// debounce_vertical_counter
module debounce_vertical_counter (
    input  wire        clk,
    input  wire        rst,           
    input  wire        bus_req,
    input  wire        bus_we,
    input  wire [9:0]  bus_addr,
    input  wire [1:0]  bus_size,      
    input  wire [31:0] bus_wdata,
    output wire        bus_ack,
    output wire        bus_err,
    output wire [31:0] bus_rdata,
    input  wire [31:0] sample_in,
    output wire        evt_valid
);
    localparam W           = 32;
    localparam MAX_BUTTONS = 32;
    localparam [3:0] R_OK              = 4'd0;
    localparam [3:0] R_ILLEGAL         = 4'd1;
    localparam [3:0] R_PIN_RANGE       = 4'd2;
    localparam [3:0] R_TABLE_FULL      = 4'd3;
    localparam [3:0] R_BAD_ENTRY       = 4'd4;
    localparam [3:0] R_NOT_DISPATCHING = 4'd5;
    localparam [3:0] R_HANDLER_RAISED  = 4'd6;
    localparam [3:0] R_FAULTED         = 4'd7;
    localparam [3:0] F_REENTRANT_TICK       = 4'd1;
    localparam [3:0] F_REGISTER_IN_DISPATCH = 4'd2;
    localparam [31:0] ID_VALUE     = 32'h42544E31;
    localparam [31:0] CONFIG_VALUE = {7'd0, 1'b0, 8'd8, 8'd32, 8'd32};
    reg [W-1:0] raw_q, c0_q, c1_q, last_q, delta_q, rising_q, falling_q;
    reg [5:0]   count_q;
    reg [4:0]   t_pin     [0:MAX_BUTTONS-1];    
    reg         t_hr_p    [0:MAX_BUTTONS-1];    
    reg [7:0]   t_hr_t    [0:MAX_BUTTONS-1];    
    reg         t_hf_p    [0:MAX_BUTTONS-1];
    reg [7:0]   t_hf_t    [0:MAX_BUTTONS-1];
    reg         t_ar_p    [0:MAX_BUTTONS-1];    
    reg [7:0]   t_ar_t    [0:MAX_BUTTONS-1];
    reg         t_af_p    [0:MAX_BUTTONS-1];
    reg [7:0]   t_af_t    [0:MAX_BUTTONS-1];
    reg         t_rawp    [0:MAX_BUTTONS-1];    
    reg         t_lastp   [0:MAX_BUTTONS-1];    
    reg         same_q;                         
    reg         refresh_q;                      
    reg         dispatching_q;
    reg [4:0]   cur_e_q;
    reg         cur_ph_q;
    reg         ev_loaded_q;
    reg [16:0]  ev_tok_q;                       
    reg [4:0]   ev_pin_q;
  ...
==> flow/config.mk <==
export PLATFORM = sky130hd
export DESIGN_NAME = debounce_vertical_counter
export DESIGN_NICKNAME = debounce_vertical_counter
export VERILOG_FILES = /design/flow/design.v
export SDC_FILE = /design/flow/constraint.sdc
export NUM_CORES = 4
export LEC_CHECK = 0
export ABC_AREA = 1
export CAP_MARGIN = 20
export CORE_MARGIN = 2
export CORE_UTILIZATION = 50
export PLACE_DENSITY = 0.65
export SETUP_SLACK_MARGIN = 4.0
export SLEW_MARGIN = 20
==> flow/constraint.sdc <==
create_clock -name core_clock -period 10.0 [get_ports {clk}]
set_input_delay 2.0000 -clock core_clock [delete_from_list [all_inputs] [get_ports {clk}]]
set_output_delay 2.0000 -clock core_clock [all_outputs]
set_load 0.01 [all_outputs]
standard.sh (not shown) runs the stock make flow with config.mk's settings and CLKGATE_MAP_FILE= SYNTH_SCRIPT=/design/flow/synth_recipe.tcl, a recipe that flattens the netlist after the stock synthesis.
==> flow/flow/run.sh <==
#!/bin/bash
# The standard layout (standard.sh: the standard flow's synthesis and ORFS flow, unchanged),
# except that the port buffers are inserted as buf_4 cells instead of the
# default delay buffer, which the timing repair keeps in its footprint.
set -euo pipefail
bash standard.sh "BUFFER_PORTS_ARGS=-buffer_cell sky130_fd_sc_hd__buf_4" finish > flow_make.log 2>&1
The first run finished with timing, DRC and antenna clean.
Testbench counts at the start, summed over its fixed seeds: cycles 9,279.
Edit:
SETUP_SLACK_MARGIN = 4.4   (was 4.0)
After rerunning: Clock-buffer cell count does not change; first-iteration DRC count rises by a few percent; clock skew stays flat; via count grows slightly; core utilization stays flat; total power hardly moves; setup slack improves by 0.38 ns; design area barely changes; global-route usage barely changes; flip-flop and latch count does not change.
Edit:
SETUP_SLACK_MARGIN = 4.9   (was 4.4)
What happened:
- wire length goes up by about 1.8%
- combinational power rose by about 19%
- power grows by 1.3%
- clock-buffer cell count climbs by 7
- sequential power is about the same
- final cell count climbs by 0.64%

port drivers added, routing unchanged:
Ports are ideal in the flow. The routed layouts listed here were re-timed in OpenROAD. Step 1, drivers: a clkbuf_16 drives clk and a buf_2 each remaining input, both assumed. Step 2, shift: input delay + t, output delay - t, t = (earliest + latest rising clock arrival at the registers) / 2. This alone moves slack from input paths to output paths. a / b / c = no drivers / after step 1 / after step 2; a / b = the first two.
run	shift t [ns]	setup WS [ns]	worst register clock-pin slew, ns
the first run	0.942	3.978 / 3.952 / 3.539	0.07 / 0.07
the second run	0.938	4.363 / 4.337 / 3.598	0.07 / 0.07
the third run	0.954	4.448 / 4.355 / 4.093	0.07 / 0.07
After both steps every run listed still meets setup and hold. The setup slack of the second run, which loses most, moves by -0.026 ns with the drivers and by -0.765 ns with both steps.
****
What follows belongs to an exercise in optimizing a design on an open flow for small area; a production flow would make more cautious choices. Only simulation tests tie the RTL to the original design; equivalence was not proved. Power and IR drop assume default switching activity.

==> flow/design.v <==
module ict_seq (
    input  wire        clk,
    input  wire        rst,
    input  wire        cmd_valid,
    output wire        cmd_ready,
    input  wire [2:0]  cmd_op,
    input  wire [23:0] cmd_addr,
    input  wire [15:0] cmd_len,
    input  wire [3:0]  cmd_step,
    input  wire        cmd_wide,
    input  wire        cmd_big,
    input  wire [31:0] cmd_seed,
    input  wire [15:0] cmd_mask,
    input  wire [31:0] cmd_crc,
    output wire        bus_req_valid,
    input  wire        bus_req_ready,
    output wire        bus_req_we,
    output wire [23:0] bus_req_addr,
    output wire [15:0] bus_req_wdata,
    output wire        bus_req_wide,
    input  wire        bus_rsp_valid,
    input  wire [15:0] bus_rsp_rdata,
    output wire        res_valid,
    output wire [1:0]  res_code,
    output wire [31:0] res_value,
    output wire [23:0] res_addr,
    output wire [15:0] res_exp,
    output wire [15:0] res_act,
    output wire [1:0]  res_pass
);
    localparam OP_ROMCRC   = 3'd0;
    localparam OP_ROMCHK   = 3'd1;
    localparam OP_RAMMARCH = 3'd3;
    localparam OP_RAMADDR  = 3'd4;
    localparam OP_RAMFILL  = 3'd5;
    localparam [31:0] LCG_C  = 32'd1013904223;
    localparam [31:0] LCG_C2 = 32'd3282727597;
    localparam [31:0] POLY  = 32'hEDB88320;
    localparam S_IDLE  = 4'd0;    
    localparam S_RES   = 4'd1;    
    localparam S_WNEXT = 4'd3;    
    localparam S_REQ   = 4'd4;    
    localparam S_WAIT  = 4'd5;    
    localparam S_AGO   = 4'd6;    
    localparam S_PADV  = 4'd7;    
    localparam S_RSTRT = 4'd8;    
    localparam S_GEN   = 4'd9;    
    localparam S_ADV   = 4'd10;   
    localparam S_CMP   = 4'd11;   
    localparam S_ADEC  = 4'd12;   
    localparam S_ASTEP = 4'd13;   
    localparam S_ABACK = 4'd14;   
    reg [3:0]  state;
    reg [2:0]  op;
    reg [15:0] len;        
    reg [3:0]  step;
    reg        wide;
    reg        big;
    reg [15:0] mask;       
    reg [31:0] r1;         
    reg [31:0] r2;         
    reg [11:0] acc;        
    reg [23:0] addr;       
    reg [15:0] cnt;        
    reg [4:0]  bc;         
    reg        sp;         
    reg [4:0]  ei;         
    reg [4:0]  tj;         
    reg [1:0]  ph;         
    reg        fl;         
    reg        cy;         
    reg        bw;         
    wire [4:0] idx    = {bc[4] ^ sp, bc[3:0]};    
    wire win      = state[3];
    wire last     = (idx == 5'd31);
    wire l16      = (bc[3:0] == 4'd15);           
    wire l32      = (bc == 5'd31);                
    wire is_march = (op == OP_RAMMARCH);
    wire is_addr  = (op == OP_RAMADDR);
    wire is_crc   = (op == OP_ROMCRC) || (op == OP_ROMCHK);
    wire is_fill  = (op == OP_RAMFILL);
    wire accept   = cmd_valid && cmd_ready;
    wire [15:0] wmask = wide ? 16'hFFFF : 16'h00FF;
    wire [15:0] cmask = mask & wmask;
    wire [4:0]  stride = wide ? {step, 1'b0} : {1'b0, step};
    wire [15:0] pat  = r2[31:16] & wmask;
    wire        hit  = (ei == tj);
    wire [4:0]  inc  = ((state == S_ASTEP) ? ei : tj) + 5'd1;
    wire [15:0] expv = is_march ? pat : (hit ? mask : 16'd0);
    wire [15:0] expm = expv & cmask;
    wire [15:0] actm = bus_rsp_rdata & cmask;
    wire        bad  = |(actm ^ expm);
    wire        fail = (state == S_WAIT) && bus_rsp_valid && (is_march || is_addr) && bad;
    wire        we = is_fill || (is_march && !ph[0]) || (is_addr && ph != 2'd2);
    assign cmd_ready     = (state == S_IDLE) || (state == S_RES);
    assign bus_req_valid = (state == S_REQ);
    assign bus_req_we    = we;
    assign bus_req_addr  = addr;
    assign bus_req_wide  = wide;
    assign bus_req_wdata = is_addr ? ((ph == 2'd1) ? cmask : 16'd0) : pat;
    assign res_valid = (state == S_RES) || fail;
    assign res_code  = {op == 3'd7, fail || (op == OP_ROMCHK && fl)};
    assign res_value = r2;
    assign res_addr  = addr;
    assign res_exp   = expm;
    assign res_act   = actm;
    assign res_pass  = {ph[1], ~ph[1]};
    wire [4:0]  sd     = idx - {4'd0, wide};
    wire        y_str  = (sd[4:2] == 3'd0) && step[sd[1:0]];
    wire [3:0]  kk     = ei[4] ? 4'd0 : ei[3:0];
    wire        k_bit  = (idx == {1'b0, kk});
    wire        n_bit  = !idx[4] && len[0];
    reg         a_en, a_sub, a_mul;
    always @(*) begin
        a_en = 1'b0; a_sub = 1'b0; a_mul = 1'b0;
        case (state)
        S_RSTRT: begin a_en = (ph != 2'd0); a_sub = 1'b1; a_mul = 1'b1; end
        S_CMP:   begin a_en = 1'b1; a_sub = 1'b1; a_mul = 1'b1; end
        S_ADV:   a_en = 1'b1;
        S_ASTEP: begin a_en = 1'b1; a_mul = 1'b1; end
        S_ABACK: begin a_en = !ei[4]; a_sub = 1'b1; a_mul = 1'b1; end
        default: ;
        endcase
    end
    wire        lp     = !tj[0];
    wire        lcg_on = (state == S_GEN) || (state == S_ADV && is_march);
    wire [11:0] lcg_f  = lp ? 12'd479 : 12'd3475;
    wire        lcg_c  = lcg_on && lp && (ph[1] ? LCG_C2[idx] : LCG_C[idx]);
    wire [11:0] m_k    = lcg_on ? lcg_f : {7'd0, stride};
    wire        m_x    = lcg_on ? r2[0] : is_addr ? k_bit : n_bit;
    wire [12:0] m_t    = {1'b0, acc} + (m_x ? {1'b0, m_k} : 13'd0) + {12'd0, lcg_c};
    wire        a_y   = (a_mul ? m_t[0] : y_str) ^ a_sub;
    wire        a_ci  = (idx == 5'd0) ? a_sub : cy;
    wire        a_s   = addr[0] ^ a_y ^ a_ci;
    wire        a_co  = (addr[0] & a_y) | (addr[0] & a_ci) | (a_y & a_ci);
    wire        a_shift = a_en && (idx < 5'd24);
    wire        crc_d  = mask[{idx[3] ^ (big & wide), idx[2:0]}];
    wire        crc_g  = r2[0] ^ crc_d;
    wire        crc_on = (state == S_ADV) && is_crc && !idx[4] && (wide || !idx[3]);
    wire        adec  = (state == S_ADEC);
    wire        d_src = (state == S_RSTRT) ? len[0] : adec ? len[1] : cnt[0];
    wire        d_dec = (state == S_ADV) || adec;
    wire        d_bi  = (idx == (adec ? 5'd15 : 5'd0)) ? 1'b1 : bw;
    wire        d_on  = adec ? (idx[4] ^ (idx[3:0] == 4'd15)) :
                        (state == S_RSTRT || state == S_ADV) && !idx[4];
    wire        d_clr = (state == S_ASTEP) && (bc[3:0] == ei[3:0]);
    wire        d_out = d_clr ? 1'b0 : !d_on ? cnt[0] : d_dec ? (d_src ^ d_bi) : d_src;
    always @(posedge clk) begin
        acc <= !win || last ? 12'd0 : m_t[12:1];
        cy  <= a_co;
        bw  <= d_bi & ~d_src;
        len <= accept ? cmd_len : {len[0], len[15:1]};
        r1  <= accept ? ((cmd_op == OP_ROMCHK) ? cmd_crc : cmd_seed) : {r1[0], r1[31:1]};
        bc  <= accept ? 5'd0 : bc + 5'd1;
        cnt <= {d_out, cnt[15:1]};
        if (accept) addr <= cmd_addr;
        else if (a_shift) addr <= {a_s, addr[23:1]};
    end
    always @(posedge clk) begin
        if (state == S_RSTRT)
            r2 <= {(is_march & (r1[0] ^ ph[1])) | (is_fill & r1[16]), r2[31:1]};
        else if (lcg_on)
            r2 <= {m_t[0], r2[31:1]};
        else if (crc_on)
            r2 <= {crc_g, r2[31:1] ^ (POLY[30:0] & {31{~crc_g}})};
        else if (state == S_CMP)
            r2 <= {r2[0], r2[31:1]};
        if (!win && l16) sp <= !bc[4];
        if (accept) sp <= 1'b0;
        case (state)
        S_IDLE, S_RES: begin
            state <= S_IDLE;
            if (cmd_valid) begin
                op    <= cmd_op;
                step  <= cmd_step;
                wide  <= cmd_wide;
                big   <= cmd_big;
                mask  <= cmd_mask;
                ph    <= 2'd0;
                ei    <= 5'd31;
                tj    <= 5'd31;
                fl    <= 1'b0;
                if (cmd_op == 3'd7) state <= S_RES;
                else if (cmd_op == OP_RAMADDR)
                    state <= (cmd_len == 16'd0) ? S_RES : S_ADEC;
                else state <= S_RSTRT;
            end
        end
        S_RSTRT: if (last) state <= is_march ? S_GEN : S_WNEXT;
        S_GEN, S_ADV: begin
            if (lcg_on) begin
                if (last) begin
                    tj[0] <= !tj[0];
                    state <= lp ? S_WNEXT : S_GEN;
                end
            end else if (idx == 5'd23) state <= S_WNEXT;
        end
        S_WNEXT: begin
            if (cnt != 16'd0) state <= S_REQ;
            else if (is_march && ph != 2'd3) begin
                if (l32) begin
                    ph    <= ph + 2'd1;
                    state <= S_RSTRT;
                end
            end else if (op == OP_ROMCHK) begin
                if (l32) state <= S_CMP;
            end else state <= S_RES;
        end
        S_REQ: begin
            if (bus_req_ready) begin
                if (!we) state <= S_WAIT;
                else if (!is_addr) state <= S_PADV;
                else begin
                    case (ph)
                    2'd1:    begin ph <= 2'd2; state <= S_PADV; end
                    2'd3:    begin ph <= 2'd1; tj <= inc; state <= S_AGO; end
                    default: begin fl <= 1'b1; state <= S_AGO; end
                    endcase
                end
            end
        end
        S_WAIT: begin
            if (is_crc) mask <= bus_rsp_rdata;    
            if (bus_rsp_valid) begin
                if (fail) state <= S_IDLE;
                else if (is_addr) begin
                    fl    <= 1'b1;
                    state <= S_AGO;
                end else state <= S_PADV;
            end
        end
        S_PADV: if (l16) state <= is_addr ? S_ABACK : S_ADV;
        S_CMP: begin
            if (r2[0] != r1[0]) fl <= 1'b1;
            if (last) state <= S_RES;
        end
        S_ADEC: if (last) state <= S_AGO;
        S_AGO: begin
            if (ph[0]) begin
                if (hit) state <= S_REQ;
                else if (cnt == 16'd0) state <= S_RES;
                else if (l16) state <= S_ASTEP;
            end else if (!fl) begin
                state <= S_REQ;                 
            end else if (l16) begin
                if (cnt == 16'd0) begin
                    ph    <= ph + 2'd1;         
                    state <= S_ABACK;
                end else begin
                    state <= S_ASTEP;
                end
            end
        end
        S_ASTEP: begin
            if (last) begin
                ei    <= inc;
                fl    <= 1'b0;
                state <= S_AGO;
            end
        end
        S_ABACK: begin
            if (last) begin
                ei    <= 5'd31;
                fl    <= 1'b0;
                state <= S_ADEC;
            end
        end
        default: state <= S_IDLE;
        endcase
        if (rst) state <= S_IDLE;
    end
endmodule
****
▶ **WORK ITEM**
Only the lines above starting at the one containing "localparam [3:0] F_REENTRANT_TICK" and ending at the one containing "localparam [31:0] CONFIG_VALUE", both included, are to be returned, exactly as they read.

▶ **YOUR RESPONSE**
    localparam [3:0] F_REENTRANT_TICK       = 4'd1;
    localparam [3:0] F_REGISTER_IN_DISPATCH = 4'd2;
    localparam [31:0] ID_VALUE     = 32'h42544E31;
    localparam [31:0] CONFIG_VALUE = {7'd0, 1'b0, 8'd8, 8'd32, 8'd32};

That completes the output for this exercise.